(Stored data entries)
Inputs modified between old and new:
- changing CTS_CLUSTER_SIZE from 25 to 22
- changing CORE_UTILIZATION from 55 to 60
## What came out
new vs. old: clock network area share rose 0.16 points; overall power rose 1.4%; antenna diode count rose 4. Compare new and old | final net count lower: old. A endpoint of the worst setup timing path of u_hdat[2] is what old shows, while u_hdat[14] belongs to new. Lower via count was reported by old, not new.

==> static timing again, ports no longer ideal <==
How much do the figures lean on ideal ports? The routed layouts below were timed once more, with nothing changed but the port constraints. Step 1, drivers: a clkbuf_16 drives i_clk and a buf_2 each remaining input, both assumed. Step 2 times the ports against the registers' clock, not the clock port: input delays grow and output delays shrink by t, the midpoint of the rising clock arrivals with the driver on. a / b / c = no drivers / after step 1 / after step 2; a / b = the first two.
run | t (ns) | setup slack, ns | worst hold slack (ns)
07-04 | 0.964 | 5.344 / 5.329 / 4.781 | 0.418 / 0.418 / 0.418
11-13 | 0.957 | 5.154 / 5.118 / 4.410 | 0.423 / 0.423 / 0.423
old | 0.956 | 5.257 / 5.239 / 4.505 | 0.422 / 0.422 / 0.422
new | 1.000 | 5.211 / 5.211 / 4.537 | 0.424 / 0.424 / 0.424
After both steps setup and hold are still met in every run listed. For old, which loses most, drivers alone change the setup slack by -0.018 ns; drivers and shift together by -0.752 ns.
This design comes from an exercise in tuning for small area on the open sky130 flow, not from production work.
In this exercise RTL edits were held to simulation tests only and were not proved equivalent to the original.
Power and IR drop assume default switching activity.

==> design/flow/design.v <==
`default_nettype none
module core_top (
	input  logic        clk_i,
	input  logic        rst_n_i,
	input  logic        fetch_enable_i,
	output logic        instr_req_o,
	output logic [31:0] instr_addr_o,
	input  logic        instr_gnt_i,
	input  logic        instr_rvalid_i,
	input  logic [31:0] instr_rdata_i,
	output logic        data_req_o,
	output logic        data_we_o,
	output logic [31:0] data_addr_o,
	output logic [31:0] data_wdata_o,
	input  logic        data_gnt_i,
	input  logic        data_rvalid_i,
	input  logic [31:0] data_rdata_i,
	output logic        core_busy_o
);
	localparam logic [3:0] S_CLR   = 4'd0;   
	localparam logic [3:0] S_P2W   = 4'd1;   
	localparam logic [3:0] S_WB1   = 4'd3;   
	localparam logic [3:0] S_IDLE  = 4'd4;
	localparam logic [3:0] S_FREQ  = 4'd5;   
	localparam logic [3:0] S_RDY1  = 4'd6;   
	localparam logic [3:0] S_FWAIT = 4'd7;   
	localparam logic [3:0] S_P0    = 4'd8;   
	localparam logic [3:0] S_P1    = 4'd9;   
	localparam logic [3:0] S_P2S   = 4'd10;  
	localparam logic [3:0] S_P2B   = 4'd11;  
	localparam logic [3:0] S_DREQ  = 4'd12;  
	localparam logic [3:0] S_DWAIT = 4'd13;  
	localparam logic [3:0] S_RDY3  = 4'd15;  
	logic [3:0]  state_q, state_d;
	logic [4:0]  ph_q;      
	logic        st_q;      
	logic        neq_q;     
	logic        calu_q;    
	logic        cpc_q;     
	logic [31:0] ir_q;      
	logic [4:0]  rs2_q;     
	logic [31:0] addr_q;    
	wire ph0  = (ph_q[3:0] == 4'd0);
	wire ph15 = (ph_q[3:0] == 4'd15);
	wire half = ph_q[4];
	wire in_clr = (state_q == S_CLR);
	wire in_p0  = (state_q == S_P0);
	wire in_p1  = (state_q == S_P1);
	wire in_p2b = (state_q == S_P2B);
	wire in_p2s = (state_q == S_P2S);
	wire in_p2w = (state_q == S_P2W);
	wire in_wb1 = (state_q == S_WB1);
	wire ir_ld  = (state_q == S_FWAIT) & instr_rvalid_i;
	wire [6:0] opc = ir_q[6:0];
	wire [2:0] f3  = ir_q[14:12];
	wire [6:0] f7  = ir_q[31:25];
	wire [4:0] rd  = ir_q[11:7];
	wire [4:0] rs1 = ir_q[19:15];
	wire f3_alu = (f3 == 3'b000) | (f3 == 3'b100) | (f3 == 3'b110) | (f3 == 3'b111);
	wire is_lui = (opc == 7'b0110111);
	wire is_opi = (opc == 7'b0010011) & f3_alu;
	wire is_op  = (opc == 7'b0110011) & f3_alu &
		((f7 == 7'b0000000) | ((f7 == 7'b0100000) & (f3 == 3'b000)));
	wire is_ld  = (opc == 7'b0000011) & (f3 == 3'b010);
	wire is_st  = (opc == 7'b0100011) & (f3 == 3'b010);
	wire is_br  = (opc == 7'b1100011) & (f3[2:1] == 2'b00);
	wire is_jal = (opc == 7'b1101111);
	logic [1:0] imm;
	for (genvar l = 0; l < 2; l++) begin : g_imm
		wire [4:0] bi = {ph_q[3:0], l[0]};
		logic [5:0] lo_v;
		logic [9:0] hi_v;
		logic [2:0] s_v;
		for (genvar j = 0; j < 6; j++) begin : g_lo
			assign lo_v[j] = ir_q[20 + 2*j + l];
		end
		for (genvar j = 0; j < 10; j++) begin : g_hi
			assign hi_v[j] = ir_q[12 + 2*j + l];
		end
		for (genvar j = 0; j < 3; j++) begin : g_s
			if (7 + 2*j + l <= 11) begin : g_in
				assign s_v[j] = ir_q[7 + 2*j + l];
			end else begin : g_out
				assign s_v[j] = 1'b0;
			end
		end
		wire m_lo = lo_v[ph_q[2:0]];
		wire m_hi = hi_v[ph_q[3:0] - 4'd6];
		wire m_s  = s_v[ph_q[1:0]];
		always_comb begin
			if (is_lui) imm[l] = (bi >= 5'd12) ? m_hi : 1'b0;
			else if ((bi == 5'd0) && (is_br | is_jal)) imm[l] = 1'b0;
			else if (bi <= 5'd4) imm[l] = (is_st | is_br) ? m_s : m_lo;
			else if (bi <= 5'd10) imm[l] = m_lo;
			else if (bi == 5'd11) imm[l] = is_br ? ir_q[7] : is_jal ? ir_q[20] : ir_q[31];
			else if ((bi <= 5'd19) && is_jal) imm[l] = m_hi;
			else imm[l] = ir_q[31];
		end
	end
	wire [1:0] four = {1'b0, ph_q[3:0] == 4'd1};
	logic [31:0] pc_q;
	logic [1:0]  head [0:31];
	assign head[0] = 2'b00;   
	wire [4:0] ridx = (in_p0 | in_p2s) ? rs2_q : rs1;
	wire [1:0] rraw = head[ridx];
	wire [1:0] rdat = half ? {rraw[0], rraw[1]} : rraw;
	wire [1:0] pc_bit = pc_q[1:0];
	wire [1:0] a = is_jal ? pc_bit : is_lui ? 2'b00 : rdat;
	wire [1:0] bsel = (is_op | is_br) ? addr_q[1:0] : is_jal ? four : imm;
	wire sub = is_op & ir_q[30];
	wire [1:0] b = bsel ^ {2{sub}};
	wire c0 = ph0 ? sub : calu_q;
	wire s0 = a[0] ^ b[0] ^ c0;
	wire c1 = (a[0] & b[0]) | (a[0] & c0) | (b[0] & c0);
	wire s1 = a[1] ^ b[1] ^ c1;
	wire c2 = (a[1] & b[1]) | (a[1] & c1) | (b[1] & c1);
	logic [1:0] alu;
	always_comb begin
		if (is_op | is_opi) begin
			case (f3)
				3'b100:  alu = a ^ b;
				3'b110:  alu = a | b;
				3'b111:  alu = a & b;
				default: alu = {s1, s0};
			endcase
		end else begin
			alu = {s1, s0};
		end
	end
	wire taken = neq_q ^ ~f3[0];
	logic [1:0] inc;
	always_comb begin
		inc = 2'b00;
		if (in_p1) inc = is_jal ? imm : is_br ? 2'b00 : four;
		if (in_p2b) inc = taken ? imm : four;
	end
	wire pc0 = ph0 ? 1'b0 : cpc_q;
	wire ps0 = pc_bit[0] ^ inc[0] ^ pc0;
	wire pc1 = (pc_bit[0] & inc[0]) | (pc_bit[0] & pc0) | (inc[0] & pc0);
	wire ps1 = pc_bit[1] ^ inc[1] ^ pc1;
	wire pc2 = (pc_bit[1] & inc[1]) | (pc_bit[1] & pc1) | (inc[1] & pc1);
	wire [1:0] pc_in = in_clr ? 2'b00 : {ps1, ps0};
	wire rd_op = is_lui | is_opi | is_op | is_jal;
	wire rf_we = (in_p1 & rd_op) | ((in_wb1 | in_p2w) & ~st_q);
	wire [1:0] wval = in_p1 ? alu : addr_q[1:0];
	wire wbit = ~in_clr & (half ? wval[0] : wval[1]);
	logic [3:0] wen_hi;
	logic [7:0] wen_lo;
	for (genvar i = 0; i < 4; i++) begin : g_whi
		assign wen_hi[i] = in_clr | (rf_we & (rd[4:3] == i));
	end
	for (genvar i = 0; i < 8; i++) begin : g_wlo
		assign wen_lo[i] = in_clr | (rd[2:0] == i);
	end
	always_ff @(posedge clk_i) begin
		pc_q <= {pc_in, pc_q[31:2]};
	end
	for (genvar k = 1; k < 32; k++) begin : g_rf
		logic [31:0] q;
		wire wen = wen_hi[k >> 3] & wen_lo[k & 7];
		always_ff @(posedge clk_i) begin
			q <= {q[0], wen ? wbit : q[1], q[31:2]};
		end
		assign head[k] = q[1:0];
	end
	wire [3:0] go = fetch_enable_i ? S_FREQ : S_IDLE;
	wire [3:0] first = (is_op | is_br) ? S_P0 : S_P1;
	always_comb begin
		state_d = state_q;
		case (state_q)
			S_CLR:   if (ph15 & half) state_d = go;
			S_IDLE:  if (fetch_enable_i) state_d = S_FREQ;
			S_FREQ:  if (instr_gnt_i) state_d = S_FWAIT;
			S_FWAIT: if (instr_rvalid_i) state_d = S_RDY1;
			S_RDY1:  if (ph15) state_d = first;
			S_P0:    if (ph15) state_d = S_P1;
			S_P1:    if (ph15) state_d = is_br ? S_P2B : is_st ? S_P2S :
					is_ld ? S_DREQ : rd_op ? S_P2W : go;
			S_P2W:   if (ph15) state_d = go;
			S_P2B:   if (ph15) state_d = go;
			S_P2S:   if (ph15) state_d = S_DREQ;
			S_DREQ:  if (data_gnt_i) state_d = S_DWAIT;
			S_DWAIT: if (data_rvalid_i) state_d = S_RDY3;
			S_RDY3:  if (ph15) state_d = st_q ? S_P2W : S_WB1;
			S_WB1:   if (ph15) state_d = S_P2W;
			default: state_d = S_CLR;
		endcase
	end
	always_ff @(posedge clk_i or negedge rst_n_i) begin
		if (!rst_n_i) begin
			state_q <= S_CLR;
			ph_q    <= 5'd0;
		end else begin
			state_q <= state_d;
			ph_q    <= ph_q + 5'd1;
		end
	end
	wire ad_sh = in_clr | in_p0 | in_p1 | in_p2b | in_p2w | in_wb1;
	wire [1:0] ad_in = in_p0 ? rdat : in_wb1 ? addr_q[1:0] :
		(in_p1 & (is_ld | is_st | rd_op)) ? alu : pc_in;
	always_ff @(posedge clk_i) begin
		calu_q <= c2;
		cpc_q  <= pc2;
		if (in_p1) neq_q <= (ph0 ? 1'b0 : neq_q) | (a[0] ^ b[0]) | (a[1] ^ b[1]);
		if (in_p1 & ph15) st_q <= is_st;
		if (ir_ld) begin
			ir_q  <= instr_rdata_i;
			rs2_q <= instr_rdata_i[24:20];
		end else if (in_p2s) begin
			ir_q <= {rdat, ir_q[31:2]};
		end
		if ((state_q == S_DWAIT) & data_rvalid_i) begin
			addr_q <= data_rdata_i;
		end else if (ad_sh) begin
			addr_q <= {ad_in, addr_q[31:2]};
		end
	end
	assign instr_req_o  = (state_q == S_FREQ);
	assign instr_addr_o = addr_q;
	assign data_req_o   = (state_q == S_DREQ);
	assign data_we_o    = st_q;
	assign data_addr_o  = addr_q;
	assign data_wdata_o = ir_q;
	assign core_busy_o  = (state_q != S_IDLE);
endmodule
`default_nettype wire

TO DO → Would you retype exactly the lines above, from the line with "timing again, ports" to the line with "new | 1.000", with both end lines kept and nothing more?

RESPONSE AREA →
==> static timing again, ports no longer ideal <==
How much do the figures lean on ideal ports? The routed layouts below were timed once more, with nothing changed but the port constraints. Step 1, drivers: a clkbuf_16 drives i_clk and a buf_2 each remaining input, both assumed. Step 2 times the ports against the registers' clock, not the clock port: input delays grow and output delays shrink by t, the midpoint of the rising clock arrivals with the driver on. a / b / c = no drivers / after step 1 / after step 2; a / b = the first two.
run | t (ns) | setup slack, ns | worst hold slack (ns)
07-04 | 0.964 | 5.344 / 5.329 / 4.781 | 0.418 / 0.418 / 0.418
11-13 | 0.957 | 5.154 / 5.118 / 4.410 | 0.423 / 0.423 / 0.423
old | 0.956 | 5.257 / 5.239 / 4.505 | 0.422 / 0.422 / 0.422
new | 1.000 | 5.211 / 5.211 / 4.537 | 0.424 / 0.424 / 0.424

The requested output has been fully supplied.